[Stored data]
--*--

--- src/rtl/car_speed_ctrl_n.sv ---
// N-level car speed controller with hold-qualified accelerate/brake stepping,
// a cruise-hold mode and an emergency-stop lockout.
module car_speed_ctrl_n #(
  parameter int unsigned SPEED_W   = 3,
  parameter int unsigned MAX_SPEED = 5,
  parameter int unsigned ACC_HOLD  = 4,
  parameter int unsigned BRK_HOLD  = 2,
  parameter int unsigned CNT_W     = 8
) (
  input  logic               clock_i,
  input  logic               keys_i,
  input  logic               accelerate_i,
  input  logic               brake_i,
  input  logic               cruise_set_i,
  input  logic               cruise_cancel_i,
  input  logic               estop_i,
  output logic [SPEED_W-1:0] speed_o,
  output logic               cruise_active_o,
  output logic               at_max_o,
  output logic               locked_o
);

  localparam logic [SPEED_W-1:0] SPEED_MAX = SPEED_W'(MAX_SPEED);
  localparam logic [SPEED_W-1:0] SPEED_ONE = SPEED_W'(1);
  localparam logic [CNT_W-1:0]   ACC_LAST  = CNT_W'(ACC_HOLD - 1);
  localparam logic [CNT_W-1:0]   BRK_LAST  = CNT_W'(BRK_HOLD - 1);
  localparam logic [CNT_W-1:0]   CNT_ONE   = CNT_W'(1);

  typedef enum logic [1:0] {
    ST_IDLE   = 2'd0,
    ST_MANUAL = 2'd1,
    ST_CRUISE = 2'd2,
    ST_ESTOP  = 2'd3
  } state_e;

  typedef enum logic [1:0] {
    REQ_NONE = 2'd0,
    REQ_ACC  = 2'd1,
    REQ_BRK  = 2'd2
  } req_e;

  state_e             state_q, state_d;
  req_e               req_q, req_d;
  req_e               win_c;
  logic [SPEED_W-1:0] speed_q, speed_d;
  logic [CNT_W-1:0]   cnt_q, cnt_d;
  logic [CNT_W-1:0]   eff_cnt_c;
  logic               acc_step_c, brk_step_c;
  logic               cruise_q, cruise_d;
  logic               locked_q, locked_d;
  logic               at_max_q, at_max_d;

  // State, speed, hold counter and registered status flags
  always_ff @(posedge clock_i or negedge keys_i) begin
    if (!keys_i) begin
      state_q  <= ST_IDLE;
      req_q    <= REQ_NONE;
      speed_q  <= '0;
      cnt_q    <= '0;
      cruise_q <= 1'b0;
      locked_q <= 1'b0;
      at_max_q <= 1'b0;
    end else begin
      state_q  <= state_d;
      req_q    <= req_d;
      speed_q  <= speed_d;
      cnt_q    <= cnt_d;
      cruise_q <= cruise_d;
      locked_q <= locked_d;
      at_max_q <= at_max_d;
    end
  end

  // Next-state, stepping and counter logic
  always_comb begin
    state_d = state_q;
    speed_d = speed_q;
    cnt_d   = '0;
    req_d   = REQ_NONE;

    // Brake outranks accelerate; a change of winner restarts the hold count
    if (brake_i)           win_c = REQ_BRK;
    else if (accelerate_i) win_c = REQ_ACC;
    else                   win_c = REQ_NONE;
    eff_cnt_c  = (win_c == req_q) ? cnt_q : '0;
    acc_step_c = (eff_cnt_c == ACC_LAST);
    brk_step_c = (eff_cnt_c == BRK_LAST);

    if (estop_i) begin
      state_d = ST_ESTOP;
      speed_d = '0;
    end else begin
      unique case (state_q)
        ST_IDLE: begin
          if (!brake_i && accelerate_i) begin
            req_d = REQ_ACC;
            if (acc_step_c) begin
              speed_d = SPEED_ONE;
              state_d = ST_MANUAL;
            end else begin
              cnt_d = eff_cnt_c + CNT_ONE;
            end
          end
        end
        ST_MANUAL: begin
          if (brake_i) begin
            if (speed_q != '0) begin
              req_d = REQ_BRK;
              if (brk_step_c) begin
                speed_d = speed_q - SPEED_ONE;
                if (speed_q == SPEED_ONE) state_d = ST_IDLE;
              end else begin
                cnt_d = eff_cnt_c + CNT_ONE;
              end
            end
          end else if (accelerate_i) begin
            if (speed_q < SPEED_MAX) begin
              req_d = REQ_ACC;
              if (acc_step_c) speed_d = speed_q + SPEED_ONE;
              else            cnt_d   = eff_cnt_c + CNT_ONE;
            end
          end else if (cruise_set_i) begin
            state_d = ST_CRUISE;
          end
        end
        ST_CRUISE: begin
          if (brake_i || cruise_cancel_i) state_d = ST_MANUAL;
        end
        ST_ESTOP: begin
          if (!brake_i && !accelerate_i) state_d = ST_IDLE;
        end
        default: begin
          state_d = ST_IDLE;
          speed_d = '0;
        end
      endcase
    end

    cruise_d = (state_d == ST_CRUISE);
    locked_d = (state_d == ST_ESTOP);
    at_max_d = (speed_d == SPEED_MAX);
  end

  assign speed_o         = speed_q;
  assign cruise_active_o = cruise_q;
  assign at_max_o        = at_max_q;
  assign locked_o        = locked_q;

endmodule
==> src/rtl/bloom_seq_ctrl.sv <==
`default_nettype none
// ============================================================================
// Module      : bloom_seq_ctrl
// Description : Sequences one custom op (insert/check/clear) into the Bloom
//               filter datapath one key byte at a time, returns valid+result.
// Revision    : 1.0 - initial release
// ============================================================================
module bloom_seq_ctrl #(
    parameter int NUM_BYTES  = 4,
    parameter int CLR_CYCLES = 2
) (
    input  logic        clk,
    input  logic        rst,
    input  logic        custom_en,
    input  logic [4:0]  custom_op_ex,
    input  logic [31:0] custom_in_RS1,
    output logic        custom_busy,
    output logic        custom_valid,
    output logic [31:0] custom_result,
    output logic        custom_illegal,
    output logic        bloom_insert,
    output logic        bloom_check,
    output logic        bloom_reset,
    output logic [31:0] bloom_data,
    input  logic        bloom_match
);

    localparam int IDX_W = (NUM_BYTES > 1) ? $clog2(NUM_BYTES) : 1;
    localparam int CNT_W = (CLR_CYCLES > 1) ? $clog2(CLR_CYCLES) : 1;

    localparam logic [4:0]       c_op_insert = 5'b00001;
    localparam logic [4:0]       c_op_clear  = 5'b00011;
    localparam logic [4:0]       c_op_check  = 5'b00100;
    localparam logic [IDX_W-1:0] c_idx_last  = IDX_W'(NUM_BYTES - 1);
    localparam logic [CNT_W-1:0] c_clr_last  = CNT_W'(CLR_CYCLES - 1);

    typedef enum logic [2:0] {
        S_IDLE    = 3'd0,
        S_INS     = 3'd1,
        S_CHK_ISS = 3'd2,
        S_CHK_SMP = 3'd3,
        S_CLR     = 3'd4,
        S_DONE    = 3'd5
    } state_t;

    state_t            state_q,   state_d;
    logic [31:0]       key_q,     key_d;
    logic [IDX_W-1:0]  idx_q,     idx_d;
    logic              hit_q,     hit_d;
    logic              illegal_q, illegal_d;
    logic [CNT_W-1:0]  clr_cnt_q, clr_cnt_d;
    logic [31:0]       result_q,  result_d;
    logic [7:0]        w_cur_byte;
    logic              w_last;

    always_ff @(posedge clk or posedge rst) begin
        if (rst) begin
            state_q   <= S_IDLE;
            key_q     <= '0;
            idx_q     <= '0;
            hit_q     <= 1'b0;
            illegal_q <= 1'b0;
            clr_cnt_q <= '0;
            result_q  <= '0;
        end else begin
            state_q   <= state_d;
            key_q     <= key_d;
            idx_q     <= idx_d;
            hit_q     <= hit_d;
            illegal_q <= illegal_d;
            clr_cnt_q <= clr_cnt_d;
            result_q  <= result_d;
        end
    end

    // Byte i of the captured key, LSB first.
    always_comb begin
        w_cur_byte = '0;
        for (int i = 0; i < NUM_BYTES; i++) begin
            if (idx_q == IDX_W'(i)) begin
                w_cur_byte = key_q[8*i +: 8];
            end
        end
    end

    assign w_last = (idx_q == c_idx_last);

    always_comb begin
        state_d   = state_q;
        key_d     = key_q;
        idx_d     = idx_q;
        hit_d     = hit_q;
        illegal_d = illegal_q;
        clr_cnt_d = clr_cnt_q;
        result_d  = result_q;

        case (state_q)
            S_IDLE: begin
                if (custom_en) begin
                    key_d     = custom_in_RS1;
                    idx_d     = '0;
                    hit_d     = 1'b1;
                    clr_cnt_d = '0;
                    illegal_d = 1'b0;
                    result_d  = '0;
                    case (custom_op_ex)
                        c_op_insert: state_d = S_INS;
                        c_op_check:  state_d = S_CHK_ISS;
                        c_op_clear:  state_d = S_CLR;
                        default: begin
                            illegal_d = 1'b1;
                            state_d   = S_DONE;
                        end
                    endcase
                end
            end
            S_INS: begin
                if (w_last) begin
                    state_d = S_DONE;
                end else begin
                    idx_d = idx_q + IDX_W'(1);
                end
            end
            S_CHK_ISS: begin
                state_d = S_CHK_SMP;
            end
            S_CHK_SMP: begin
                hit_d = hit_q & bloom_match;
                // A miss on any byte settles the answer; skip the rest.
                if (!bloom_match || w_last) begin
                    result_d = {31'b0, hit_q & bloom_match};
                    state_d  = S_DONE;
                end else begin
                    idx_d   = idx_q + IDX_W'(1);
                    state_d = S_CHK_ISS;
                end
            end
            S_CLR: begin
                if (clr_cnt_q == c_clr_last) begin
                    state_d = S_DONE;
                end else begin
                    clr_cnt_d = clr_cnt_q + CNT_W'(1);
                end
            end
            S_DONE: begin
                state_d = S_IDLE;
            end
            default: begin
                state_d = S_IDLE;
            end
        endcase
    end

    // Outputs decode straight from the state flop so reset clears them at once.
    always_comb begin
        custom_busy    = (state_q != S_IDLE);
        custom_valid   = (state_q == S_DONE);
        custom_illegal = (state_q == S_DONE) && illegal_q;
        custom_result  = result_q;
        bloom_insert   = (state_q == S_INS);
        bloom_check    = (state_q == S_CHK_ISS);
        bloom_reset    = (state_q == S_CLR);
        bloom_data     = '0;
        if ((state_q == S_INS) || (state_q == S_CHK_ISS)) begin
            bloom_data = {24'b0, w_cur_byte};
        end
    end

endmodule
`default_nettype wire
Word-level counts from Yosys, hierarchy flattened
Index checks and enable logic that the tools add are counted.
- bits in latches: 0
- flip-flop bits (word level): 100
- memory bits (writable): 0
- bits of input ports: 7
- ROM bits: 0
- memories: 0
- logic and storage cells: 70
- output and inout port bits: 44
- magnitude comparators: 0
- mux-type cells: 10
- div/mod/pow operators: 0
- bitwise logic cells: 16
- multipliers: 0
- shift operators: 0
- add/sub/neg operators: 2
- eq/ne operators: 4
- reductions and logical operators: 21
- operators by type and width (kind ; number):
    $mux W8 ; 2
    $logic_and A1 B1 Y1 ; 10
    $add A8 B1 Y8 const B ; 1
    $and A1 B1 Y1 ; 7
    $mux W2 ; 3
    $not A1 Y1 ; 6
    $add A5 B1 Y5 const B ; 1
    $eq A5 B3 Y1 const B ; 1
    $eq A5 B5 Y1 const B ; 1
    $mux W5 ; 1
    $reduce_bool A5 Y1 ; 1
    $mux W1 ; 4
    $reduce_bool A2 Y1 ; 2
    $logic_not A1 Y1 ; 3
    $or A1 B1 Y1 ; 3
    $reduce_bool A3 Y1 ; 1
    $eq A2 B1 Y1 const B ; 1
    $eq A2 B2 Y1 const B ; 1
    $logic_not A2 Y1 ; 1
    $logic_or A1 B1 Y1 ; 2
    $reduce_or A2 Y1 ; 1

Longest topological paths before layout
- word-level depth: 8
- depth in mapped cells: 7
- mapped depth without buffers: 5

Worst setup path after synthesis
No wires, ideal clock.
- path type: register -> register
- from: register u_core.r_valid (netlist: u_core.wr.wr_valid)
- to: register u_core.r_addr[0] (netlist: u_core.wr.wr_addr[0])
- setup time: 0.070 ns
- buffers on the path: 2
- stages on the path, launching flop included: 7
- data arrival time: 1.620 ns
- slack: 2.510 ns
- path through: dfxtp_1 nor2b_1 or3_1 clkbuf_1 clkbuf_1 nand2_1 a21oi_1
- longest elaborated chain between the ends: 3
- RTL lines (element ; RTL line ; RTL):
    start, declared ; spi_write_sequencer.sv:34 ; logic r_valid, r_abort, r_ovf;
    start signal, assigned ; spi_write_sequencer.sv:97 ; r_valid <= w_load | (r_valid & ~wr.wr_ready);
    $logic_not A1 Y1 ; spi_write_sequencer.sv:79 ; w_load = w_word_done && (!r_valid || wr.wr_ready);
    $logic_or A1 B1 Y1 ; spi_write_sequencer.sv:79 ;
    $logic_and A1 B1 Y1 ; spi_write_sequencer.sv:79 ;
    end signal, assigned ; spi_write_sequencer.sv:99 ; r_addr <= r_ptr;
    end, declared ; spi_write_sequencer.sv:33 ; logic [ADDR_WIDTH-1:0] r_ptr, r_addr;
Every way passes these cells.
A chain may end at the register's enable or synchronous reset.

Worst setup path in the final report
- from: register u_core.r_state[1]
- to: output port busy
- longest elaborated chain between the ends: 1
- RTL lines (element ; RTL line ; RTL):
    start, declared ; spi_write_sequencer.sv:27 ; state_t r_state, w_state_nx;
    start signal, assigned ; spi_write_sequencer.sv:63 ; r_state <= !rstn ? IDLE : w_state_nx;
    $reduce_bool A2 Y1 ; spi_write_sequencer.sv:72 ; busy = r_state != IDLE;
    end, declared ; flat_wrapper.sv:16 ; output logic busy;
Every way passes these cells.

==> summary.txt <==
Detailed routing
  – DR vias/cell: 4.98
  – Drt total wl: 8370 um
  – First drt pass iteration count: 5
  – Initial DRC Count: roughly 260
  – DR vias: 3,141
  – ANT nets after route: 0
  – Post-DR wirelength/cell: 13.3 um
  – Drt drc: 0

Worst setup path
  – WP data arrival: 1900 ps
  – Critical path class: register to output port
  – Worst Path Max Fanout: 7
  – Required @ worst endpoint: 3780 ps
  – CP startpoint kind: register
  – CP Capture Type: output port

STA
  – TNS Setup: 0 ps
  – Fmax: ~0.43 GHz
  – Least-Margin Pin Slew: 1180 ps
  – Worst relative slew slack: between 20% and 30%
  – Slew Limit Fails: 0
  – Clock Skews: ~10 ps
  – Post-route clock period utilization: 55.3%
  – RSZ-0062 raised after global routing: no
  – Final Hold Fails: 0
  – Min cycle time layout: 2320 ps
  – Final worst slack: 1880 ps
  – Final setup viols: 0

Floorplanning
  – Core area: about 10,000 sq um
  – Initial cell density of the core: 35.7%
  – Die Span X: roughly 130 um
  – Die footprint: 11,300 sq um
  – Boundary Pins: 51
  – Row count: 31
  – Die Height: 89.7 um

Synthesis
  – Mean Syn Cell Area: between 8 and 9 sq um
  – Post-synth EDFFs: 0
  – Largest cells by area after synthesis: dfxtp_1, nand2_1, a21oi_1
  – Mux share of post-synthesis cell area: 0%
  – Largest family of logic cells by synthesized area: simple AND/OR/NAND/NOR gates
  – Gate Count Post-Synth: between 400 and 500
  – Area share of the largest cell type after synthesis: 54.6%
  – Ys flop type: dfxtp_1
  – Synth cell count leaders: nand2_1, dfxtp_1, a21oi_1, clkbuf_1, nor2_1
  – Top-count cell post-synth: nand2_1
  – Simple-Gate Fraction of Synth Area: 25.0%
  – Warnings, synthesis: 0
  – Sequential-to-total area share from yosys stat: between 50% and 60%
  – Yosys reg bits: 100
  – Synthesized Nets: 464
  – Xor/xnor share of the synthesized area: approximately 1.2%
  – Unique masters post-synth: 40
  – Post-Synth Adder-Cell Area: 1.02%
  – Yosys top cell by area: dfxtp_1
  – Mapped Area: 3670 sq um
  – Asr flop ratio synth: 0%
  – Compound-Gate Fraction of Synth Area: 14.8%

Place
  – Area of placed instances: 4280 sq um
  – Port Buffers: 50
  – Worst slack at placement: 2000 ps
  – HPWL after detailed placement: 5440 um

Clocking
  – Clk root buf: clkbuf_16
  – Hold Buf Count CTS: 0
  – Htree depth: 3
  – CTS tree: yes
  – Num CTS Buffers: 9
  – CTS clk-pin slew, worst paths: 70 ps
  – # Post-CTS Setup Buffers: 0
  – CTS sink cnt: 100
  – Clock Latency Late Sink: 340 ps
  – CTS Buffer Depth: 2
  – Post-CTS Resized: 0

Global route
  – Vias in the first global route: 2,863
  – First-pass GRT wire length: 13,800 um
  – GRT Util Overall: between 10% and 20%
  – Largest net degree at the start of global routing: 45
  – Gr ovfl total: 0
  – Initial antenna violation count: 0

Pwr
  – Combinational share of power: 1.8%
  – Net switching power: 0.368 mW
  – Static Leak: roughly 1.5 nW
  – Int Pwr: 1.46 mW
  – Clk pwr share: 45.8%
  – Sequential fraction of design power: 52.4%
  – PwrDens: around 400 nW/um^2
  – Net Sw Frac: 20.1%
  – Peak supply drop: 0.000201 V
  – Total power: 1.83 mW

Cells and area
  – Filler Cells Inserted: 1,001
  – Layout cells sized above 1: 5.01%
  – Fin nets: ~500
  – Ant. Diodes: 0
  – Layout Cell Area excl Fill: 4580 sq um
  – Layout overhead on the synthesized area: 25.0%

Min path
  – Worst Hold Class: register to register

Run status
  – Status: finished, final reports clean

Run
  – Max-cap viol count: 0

--*--

## Directions
Above are the records; repeat exactly the lines from the one holding "Word-level counts from" down to the one holding "Y5 const B ; 1", end lines included.

## Solved problem
Word-level counts from Yosys, hierarchy flattened
Index checks and enable logic that the tools add are counted.
- bits in latches: 0
- flip-flop bits (word level): 100
- memory bits (writable): 0
- bits of input ports: 7
- ROM bits: 0
- memories: 0
- logic and storage cells: 70
- output and inout port bits: 44
- magnitude comparators: 0
- mux-type cells: 10
- div/mod/pow operators: 0
- bitwise logic cells: 16
- multipliers: 0
- shift operators: 0
- add/sub/neg operators: 2
- eq/ne operators: 4
- reductions and logical operators: 21
- operators by type and width (kind ; number):
    $mux W8 ; 2
    $logic_and A1 B1 Y1 ; 10
    $add A8 B1 Y8 const B ; 1
    $and A1 B1 Y1 ; 7
    $mux W2 ; 3
    $not A1 Y1 ; 6
    $add A5 B1 Y5 const B ; 1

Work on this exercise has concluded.